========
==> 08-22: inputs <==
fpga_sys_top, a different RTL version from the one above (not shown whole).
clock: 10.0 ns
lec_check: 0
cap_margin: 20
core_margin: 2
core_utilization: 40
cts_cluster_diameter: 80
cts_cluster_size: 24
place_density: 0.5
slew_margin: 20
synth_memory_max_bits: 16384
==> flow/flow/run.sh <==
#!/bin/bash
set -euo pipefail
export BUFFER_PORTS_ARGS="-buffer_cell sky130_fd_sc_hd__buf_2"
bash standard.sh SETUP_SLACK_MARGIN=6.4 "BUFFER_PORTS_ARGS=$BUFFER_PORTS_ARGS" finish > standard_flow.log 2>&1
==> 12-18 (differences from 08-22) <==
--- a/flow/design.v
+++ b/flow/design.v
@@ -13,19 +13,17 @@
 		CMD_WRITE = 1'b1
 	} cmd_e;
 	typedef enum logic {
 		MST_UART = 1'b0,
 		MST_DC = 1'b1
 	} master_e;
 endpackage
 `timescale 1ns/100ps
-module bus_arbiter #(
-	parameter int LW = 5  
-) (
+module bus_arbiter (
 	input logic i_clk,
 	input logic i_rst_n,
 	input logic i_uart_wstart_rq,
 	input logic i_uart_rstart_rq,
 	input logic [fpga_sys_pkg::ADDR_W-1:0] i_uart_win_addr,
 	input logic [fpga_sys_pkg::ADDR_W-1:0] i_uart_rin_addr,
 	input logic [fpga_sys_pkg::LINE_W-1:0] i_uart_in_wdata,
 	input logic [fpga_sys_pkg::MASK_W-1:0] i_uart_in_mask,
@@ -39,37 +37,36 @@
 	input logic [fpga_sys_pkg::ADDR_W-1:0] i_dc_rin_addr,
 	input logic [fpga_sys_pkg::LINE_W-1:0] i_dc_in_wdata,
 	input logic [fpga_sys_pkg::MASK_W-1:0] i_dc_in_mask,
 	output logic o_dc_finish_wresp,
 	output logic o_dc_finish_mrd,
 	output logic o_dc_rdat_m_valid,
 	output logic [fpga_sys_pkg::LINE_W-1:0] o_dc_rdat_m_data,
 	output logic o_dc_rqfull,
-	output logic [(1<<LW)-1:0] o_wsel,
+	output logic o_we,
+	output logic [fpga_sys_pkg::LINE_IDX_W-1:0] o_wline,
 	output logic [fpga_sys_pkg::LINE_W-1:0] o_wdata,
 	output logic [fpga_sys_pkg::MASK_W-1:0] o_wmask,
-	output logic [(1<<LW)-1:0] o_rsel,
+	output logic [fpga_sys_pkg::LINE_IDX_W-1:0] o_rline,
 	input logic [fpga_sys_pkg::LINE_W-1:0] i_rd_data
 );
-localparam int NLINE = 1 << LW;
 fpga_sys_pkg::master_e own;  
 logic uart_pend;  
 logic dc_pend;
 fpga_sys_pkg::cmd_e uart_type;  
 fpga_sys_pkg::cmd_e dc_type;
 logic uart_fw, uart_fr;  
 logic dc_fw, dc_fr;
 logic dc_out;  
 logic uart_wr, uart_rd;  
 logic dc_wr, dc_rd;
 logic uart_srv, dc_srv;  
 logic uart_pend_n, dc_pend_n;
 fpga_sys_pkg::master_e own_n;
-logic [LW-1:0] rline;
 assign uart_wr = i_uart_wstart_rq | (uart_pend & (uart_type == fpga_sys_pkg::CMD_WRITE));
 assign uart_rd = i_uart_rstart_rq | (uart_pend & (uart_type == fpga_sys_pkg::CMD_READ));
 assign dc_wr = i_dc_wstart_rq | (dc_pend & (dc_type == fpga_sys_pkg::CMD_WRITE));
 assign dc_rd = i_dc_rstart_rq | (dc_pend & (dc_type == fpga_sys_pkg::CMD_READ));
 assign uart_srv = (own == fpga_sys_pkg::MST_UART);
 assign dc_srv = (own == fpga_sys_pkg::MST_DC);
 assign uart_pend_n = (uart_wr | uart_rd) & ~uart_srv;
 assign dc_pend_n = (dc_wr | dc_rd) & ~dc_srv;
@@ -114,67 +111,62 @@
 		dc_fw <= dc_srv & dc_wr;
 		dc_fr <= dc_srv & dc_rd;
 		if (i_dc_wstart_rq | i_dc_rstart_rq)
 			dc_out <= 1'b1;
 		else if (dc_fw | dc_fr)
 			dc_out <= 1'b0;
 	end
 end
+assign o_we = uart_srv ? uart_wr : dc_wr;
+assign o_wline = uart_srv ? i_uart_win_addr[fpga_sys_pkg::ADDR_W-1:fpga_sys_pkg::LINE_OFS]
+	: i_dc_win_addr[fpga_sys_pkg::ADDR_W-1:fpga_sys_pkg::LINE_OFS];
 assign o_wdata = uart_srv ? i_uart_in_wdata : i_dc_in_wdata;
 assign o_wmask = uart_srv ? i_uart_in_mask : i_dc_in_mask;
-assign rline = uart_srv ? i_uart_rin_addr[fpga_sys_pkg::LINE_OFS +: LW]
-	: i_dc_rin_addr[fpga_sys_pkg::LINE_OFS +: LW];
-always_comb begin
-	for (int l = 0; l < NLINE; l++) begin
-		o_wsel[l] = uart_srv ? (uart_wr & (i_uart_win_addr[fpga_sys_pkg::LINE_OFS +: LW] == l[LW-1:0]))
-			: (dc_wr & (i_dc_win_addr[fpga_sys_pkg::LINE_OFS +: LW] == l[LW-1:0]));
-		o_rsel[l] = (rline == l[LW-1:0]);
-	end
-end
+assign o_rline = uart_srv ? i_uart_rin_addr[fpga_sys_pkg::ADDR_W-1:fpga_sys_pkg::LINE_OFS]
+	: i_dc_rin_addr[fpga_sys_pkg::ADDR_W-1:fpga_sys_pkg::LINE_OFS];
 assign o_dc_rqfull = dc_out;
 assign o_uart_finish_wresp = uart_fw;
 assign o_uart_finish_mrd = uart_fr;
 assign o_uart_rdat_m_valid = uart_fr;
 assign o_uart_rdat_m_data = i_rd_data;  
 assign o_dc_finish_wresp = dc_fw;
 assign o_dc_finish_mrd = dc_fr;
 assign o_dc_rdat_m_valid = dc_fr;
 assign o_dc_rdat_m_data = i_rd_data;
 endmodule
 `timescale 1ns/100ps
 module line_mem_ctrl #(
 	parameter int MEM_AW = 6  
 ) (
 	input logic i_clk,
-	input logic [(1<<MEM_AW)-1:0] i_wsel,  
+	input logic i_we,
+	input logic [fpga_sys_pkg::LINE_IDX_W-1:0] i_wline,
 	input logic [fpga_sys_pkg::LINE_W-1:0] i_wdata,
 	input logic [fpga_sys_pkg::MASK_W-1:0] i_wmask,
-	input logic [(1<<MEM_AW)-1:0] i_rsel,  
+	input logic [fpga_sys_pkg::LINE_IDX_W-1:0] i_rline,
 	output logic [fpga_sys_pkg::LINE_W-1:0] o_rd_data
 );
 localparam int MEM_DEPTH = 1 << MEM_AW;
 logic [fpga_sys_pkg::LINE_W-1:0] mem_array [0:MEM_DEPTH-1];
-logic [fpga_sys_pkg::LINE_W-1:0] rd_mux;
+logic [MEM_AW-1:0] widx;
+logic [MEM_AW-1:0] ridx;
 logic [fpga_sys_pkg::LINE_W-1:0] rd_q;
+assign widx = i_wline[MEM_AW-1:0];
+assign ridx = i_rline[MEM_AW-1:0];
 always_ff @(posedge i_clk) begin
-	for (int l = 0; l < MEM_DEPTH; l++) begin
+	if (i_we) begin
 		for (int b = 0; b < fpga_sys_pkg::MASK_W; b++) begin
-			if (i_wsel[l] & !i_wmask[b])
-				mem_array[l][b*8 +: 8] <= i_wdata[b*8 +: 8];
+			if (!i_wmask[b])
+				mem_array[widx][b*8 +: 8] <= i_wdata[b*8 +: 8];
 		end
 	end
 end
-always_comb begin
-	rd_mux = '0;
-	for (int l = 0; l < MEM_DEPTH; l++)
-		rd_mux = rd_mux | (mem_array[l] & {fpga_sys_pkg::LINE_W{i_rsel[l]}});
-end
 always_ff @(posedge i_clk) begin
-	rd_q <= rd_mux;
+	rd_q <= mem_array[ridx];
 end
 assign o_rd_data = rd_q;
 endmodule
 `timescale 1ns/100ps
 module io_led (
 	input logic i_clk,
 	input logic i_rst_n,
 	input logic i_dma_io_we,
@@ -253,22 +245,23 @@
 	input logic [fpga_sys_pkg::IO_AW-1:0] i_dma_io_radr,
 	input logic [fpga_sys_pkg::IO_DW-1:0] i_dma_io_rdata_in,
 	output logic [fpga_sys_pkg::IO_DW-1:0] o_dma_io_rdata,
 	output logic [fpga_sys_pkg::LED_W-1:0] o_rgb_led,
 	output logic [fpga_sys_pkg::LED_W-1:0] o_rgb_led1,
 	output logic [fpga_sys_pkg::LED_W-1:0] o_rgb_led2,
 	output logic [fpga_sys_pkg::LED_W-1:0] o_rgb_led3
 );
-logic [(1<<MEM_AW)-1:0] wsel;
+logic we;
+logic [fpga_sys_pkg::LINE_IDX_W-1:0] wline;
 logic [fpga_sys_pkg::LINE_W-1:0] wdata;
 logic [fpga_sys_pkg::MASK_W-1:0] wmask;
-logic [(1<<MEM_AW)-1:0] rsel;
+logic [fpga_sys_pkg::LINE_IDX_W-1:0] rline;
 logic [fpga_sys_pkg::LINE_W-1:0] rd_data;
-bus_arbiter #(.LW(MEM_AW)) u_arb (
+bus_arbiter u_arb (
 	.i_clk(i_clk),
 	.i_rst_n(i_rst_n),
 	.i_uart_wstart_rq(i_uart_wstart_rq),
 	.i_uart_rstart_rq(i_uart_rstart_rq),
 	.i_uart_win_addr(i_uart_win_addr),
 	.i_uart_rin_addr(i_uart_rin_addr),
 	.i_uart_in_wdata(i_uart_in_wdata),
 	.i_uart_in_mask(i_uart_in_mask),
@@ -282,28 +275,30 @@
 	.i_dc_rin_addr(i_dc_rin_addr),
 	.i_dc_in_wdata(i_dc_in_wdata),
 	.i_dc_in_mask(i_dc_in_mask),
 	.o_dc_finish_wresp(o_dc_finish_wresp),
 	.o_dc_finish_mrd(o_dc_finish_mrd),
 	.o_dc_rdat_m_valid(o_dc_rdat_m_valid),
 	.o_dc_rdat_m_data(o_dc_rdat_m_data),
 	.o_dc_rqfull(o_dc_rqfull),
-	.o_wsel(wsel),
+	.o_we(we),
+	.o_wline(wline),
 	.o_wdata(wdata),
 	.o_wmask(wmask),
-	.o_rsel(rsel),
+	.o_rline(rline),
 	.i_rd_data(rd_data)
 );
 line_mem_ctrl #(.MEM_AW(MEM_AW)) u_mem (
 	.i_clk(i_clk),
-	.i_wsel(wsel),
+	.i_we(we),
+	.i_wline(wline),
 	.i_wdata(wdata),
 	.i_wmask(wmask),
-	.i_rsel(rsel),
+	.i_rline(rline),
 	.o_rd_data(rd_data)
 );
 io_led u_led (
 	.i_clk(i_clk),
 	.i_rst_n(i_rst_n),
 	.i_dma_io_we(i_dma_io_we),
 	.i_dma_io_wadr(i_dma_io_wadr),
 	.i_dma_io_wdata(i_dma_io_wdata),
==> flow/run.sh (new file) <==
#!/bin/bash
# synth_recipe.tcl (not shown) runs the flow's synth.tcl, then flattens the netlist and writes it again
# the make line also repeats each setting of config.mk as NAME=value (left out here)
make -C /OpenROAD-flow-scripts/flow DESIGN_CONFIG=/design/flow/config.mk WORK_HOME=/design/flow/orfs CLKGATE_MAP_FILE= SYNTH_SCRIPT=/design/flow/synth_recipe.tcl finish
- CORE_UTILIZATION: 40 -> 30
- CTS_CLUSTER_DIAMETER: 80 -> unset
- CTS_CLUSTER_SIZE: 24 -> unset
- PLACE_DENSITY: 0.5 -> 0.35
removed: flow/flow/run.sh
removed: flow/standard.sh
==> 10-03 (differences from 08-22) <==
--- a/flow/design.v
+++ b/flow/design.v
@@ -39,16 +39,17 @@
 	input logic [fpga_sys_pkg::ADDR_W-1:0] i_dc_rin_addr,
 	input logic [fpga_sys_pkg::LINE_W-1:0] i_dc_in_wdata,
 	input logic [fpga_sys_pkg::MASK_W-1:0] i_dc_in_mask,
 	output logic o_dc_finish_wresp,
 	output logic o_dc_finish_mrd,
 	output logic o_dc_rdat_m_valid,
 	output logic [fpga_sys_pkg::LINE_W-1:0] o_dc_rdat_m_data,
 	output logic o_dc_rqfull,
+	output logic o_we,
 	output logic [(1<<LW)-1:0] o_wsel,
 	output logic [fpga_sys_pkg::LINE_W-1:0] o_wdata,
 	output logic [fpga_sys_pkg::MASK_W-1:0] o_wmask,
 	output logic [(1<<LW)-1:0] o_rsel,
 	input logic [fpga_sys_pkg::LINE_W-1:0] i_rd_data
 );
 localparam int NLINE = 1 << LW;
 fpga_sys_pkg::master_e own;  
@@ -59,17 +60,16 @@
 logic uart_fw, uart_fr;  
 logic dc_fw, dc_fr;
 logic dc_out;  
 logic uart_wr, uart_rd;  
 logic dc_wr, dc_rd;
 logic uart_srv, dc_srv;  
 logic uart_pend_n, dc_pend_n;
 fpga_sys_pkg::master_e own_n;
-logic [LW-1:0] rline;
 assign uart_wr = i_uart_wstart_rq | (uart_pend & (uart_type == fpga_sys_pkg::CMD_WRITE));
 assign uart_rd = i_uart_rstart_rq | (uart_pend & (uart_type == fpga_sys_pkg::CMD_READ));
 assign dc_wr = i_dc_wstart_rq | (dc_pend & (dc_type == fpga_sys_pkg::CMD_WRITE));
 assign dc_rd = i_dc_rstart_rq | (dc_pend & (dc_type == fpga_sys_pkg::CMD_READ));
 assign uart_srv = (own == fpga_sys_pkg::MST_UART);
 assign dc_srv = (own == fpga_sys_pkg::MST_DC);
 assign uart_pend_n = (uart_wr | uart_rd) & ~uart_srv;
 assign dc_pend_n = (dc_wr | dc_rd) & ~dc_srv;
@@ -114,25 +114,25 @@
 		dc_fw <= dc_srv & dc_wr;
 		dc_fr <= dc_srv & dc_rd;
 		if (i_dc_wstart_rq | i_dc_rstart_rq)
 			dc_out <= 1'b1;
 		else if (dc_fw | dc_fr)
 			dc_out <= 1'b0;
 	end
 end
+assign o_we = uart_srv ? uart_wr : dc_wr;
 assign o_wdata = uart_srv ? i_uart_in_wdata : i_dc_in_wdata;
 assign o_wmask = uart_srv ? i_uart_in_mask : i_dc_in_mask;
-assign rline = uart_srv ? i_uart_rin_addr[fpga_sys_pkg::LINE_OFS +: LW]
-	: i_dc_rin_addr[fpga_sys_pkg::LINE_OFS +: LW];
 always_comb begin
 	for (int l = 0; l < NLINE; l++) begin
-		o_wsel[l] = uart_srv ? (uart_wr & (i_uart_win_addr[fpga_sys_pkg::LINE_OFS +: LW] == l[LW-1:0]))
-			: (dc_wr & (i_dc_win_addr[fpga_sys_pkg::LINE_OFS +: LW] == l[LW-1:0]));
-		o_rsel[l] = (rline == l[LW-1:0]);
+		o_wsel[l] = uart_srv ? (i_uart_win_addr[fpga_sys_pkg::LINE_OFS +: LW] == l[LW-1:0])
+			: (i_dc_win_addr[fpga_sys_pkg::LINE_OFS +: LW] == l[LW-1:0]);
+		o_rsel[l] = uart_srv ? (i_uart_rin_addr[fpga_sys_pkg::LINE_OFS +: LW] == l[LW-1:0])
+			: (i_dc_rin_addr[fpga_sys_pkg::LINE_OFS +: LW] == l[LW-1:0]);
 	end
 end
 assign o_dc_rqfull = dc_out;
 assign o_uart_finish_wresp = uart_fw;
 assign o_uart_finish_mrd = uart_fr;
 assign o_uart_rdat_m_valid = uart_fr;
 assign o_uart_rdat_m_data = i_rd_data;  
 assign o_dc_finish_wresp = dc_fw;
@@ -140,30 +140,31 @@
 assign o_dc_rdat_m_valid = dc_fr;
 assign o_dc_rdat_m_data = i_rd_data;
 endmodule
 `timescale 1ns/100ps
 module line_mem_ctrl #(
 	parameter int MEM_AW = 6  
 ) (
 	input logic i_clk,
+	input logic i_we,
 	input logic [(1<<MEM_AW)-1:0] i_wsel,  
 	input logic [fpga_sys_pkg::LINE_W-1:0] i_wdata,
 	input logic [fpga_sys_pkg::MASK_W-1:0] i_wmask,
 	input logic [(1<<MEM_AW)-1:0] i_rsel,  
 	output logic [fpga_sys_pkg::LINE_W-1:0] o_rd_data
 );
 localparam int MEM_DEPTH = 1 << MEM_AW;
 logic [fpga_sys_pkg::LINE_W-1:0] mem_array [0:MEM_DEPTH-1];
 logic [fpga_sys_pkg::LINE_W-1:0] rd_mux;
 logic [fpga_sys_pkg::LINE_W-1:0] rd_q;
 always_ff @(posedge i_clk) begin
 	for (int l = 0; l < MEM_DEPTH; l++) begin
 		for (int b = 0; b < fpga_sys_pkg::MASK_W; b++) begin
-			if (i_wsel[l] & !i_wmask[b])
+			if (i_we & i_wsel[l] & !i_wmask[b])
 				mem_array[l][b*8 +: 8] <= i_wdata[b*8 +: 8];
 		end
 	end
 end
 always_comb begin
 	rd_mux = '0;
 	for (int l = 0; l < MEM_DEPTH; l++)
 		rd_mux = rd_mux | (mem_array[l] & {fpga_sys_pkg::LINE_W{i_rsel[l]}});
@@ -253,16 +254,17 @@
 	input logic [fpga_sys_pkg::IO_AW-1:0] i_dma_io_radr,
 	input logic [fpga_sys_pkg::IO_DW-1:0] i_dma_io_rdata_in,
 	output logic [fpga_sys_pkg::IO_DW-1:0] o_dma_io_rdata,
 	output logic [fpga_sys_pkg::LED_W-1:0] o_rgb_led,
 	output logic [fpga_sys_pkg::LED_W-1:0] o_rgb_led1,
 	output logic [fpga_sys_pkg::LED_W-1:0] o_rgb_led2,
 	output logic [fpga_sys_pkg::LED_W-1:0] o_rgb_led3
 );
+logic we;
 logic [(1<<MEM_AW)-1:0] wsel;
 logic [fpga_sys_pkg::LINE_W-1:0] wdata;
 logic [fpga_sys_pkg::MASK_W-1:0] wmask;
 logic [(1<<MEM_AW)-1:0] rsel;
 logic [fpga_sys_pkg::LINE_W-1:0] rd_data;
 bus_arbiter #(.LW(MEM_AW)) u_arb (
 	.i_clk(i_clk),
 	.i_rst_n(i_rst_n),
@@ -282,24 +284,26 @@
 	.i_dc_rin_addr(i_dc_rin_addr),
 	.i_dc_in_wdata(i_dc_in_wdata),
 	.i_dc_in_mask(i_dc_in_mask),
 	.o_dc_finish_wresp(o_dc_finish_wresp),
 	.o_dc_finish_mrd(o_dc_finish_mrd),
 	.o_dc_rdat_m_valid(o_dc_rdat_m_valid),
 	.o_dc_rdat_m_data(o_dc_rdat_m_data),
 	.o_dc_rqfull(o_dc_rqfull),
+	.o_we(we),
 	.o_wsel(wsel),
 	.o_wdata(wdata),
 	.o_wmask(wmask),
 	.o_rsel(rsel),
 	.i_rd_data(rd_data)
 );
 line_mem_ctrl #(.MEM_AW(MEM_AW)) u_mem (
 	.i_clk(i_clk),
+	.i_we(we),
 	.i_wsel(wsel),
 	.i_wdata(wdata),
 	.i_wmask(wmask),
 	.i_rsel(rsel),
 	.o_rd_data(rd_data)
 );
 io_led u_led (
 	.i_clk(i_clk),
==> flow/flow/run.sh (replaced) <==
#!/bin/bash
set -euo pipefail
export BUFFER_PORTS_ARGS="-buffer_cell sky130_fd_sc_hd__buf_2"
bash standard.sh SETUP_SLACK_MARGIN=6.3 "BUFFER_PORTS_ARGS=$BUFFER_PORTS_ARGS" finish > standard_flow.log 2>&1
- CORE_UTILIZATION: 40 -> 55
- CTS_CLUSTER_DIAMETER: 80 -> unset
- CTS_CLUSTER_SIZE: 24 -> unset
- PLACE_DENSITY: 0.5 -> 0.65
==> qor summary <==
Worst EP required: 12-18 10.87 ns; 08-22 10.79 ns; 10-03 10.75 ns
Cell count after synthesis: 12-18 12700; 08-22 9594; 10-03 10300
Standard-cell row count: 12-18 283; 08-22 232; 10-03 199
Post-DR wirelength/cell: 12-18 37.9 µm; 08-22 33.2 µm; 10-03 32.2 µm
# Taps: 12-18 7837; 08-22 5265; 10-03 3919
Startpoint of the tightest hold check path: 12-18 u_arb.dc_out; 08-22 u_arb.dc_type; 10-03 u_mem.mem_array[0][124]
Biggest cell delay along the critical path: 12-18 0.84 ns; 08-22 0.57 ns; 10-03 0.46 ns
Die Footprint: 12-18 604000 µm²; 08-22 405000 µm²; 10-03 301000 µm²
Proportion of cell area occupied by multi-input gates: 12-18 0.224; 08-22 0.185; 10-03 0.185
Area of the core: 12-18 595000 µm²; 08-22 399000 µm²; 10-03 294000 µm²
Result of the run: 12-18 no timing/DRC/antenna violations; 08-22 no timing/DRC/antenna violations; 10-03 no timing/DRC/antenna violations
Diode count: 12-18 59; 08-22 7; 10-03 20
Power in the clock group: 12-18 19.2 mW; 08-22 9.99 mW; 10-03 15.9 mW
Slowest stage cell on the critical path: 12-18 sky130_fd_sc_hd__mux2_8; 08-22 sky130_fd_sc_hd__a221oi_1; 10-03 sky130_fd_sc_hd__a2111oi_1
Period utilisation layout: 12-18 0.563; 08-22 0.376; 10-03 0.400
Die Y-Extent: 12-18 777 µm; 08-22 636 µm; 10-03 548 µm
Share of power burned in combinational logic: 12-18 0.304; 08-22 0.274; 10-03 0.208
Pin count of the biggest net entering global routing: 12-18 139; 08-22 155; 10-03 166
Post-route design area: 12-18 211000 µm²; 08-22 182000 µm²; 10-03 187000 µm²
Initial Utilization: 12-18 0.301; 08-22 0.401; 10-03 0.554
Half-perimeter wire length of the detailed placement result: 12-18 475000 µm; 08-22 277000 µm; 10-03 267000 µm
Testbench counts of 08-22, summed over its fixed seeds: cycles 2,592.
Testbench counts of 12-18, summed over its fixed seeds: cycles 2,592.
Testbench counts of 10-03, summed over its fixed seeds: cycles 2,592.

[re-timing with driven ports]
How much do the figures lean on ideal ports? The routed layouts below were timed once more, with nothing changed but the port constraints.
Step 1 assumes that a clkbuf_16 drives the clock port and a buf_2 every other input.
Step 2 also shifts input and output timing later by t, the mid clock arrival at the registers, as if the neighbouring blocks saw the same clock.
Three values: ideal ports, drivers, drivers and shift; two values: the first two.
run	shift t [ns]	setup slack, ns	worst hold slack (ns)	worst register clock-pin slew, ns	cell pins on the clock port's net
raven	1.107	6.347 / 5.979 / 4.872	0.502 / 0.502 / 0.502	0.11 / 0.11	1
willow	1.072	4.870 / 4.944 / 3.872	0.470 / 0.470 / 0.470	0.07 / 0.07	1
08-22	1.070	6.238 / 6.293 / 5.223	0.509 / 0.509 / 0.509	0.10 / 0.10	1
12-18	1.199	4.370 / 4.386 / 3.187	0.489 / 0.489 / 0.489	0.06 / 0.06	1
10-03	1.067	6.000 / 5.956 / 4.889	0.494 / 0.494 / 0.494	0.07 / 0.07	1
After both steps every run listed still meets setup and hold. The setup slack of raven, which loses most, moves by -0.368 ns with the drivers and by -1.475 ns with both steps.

-----

ABOUT THIS EXERCISE:
Note how many lines in the listing above contain the word "summed" and give only that number.

EXPECTED ANSWER:
3